[Collected data entries]
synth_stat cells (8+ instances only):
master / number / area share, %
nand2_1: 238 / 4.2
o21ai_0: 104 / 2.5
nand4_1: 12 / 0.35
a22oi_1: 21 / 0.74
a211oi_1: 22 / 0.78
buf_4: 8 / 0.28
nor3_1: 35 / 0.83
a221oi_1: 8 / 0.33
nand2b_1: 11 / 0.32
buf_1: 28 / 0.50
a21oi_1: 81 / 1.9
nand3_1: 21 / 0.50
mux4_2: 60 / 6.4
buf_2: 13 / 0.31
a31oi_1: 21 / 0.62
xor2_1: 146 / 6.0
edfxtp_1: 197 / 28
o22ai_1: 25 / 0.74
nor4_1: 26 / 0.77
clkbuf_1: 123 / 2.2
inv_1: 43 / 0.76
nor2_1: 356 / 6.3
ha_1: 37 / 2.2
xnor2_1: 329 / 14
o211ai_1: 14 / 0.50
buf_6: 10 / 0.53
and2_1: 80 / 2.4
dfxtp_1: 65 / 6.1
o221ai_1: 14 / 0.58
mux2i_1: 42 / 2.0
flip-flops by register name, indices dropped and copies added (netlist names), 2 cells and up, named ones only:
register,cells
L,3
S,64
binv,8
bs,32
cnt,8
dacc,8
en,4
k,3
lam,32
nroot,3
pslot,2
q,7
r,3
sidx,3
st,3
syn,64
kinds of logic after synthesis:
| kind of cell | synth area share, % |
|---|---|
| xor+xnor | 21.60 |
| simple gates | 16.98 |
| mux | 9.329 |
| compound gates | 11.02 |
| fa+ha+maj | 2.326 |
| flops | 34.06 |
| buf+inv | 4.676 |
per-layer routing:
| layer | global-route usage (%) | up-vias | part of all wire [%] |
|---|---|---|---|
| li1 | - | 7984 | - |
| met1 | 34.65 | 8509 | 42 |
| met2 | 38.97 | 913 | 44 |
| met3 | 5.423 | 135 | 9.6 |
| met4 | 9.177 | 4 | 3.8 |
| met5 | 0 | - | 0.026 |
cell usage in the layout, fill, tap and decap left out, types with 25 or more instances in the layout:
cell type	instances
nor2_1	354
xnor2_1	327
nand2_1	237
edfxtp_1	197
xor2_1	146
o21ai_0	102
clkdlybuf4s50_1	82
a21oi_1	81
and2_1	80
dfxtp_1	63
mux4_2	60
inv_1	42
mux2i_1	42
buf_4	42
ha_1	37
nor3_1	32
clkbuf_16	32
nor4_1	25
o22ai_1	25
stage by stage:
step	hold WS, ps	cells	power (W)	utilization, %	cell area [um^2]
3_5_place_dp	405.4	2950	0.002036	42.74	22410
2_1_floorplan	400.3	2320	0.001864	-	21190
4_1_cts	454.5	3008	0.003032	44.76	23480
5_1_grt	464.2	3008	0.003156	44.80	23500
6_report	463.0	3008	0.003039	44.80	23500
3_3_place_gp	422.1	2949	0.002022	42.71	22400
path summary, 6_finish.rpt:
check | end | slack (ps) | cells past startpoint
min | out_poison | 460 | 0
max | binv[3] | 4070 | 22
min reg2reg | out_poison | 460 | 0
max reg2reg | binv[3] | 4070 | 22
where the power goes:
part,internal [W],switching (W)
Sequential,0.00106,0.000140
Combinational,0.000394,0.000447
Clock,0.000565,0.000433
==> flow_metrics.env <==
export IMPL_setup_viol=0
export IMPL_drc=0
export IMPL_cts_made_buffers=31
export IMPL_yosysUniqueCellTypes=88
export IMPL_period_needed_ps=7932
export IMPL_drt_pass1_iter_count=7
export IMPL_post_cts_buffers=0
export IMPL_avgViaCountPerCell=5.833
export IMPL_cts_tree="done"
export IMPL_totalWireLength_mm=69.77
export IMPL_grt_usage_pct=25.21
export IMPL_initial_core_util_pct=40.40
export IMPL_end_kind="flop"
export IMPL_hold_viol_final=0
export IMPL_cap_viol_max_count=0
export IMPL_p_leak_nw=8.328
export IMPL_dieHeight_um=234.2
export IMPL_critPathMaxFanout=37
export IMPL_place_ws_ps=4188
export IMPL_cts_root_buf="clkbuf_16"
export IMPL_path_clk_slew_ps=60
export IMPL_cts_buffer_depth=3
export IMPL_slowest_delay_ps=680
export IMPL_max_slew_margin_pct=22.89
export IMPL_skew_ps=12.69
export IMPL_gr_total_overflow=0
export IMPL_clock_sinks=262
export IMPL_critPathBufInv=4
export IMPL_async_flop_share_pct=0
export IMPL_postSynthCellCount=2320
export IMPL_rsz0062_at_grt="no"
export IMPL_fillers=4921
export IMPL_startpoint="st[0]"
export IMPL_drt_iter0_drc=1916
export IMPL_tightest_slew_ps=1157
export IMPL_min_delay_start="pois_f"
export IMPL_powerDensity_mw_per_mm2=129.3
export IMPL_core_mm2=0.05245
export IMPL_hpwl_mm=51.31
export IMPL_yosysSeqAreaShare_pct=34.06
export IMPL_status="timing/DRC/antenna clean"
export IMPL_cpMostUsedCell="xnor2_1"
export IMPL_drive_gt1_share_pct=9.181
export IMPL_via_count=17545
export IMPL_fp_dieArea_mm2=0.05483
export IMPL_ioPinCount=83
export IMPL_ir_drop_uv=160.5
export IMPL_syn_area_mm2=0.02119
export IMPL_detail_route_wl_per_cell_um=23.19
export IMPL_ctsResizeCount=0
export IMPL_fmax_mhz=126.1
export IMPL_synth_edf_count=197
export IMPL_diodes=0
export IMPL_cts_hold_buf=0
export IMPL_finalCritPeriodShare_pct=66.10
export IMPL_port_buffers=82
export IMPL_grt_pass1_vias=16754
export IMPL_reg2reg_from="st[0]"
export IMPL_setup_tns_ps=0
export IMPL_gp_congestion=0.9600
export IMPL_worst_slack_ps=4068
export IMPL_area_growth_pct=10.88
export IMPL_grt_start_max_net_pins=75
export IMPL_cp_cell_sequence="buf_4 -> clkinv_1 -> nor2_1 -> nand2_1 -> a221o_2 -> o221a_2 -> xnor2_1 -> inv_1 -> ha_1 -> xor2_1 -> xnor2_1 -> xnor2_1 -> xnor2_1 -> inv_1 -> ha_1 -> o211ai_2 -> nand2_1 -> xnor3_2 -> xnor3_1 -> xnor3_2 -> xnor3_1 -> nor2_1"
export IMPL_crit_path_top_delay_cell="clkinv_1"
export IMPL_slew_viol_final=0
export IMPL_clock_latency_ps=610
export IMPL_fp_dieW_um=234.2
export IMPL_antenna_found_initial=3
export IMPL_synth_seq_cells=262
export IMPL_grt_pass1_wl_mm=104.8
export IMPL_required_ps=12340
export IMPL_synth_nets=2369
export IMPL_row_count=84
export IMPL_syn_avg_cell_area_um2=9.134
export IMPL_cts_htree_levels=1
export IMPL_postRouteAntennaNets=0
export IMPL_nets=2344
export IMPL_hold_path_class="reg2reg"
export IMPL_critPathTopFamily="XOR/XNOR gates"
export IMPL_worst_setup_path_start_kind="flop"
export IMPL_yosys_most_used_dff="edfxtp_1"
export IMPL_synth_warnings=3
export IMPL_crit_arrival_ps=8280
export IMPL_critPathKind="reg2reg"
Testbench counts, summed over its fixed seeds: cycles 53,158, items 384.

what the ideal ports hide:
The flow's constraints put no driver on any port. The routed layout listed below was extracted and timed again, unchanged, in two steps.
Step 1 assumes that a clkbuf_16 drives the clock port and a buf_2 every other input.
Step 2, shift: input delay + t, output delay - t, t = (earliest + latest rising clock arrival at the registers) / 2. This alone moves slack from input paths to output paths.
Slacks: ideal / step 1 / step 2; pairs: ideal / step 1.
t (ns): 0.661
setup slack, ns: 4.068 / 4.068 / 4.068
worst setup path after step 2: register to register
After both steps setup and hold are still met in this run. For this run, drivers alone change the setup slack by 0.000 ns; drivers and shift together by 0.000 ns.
From an optimization exercise on the open Yosys and OpenROAD flow, aimed at small area, a short achievable clock period and few clock cycles; shortcuts taken in it are not production practice. Where RTL was checked, it was by simulation tests only, not by an equivalence proof against the original. Only the layout flow was run in run 2; the RTL was not checked for function there.

[flow/design.v]
module cv_unit (
    input  wire        clk,
    input  wire        rst,       
    input  wire        we,
    input  wire [2:0]  waddr,
    input  wire [63:0] wdata,
    input  wire [2:0]  raddr,
    output reg  [63:0] rdata,
    output wire        busy
);
    localparam A_CFG    = 3'd0;
    localparam A_POLY   = 3'd1;
    localparam A_INIT   = 3'd2;
    localparam A_VALUE  = 3'd3;
    localparam A_DATA   = 3'd4;
    localparam A_CMD    = 3'd5;
    localparam A_RESULT = 3'd6;
    reg  [5:0]  sh;                     
    wire [6:0]  width = 7'd64 - {1'b0, sh};
    reg         refin, refout, invert;
    reg  [63:0] poly, init, value;
    reg  [3:0]  nbytes;
    reg  [63:0] dbuf;
    reg  [3:0]  pend;
    reg  [31:1] q;
    reg         qbad;                   
    wire        qok = !qbad;
    wire [63:0] mask = {64{1'b1}} >> sh;
    reg  [63:0] vrev, prev;
    integer j;
    always @* begin
        for (j = 0; j < 64; j = j + 1) begin
            vrev[j] = value[63 - j];
            prev[j] = poly[63 - j];
        end
    end
    wire [63:0] vref = vrev >> sh;    
    wire [63:0] pref = prev >> sh;    
    reg  [31:0] qn;
    integer a, u, kk;
    always @* begin
        qn = 32'd1;
        for (kk = 1; kk < 32; kk = kk * 2)
            for (a = kk; a < 2 * kk; a = a + 1) begin
                qn[a] = pref[a - 1];
                for (u = 2; u <= a; u = u + 2)
                    qn[a] = qn[a] ^ (qn[u / 2] & ((u == a) ? 1'b1 : pref[a - u - 1]));
            end
    end
    function [2:0] cm2(input [1:0] a, input [1:0] b);
        integer i;
        begin
            cm2 = 3'd0;
            for (i = 0; i < 2; i = i + 1)
                cm2 = cm2 ^ ({3{a[i]}} & ({1'd0, b} << i));
        end
    endfunction
    function [1:0] lh2(input [1:0] a, input [1:0] b);
        integer i;
        begin
            lh2 = 2'd0;
            for (i = 0; i < 2; i = i + 1)
                lh2 = lh2 ^ ({2{a[i]}} & (b << i));
        end
    endfunction
    function [6:0] cm4(input [3:0] a, input [3:0] b);
        integer i;
        begin
            cm4 = 7'd0;
            for (i = 0; i < 4; i = i + 1)
                cm4 = cm4 ^ ({7{a[i]}} & ({3'd0, b} << i));
        end
    endfunction
    function [3:0] lh4(input [3:0] a, input [3:0] b);
        integer i;
        begin
            lh4 = 4'd0;
            for (i = 0; i < 4; i = i + 1)
                lh4 = lh4 ^ ({4{a[i]}} & (b << i));
        end
    endfunction
    function [14:0] cm8(input [7:0] a, input [7:0] b);
        integer i;
        begin
            cm8 = 15'd0;
            for (i = 0; i < 8; i = i + 1)
                cm8 = cm8 ^ ({15{a[i]}} & ({7'd0, b} << i));
        end
    endfunction
    function [7:0] lh8(input [7:0] a, input [7:0] b);
        integer i;
        begin
            lh8 = 8'd0;
            for (i = 0; i < 8; i = i + 1)
                lh8 = lh8 ^ ({8{a[i]}} & (b << i));
        end
    endfunction
    function [30:0] cm16(input [15:0] a, input [15:0] b);
        reg [14:0] lo, hi, mid;
        begin
            lo  = cm8(a[7:0], b[7:0]);
            hi  = cm8(a[15:8], b[15:8]);
            mid = cm8(a[7:0] ^ a[15:8], b[7:0] ^ b[15:8]) ^ lo ^ hi;
            cm16 = {16'd0, lo} ^ ({16'd0, mid} << 8) ^ ({16'd0, hi} << 16);
        end
    endfunction
    function [15:0] lh16(input [15:0] a, input [15:0] b);
        begin
            lh16 = {1'b0, cm8(a[7:0], b[7:0])} ^
                   ({lh8(a[7:0], b[15:8]) ^ lh8(a[15:8], b[7:0]), 8'd0});
        end
    endfunction
    function [62:0] cm32(input [31:0] a, input [31:0] b);
        reg [30:0] lo, hi, mid;
        begin
            lo  = cm16(a[15:0], b[15:0]);
            hi  = cm16(a[31:16], b[31:16]);
            mid = cm16(a[15:0] ^ a[31:16], b[15:0] ^ b[31:16]) ^ lo ^ hi;
            cm32 = {32'd0, lo} ^ ({32'd0, mid} << 16) ^ ({32'd0, hi} << 32);
        end
    endfunction
    function [31:0] lh32(input [31:0] a, input [31:0] b);
        begin
            lh32 = {1'b0, cm16(a[15:0], b[15:0])} ^
                   ({lh16(a[15:0], b[31:16]) ^ lh16(a[31:16], b[15:0]), 16'd0});
        end
    endfunction
    wire        from_buf = (pend != 4'd0);
    wire [3:0]  cnt   = from_buf ? pend : nbytes;
    wire [2:0]  nch   = (cnt > 4'd4) ? 3'd4 : cnt[2:0];    
    wire [31:0] src   = from_buf ? dbuf[31:0] : wdata[31:0];
    reg  [31:0] s, t, tr;
    integer i, k;
    always @* begin
        for (i = 0; i < 32; i = i + 1)
            s[i] = vref[i] ^ (refin ? src[8*(i/8) + (i%8)] : src[8*(i/8) + 7 - (i%8)]);
        t = lh32({q, 1'b1}, s);
        tr = 32'd0;
        case (nch)
            3'd1: for (k = 0; k < 8;  k = k + 1) tr[k] = t[7 - k];
            3'd2: for (k = 0; k < 16; k = k + 1) tr[k] = t[15 - k];
            3'd3: for (k = 0; k < 24; k = k + 1) tr[k] = t[23 - k];
            default: for (k = 0; k < 32; k = k + 1) tr[k] = t[31 - k];
        endcase
    end
    reg  [63:0] vsh, prod;
    always @* begin
        case (nch)
            3'd1:    vsh = value << 8;
            3'd2:    vsh = value << 16;
            3'd3:    vsh = value << 24;
            default: vsh = value << 32;
        endcase
        prod = {1'b0, cm32(tr, poly[31:0])} ^ {lh32(tr, poly[63:32]), 32'd0};
    end
    wire [63:0] vnew = (vsh ^ prod) & mask;
    wire [63:0] result = (refout ? vref : (value & mask)) ^ (invert ? mask : 64'd0);
    always @(posedge clk) begin
        if (rst) begin
            sh     <= 6'd32;
            refin  <= 1'b0;
            refout <= 1'b0;
            invert <= 1'b0;
            poly   <= 64'd0;
            init   <= 64'd0;
            value  <= 64'd0;
            nbytes <= 4'd8;
            pend   <= 4'd0;
            qbad   <= 1'b1;
        end else begin
            if (qbad) begin
                q    <= qn[31:1];
                qbad <= 1'b0;
            end
            if (pend != 4'd0) begin
                if (qok) begin
                    value       <= vnew;
                    dbuf[31:0]  <= dbuf[63:32];
                    pend        <= (pend > 4'd4) ? pend - 4'd4 : 4'd0;
                end
            end else if (we) begin
                case (waddr)
                    A_CFG: begin
                        invert <= wdata[13];
                        refout <= wdata[12];
                        refin  <= wdata[11];
                        if (wdata[6:0] >= 7'd8 && wdata[6:0] <= 7'd64)
                            sh <= 6'd0 - wdata[5:0];
                        qbad <= 1'b1;
                    end
                    A_POLY: begin
                        poly <= wdata;
                        qbad <= 1'b1;
                    end
                    A_INIT:  init  <= wdata;
                    A_VALUE: value <= wdata;
                    A_DATA: begin
                        if (qok) begin
                            value      <= vnew;
                            dbuf[31:0] <= wdata[63:32];
                            pend       <= (nbytes > 4'd4) ? nbytes - 4'd4 : 4'd0;
                        end else begin
                            dbuf <= wdata;
                            pend <= nbytes;
                        end
                    end
                    A_CMD: begin
                        if (wdata[31])
                            value <= init;
                        if (wdata[3:0] >= 4'd1 && wdata[3:0] <= 4'd8)
                            nbytes <= wdata[3:0];
                    end
                    default: ;
                endcase
            end
        end
    end
    assign busy = (pend != 4'd0);
    always @* begin
        case (raddr)
            A_CFG:    rdata = {32'd0, 1'b0, busy, 1'b0, 15'd0, invert, refout, refin, 4'd0, width};
            A_POLY:   rdata = poly;
            A_INIT:   rdata = init;
            A_VALUE:  rdata = value;
            A_CMD:    rdata = {60'd0, nbytes};
            A_RESULT: rdata = result;
            default:  rdata = 64'd0;
        endcase
    end
endmodule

EXERCISE GOAL -> Show a copy of each line from the records above in which the string "layer" occurs.

OUTPUT OF THE TASK ->
per-layer routing:
| layer | global-route usage (%) | up-vias | part of all wire [%] |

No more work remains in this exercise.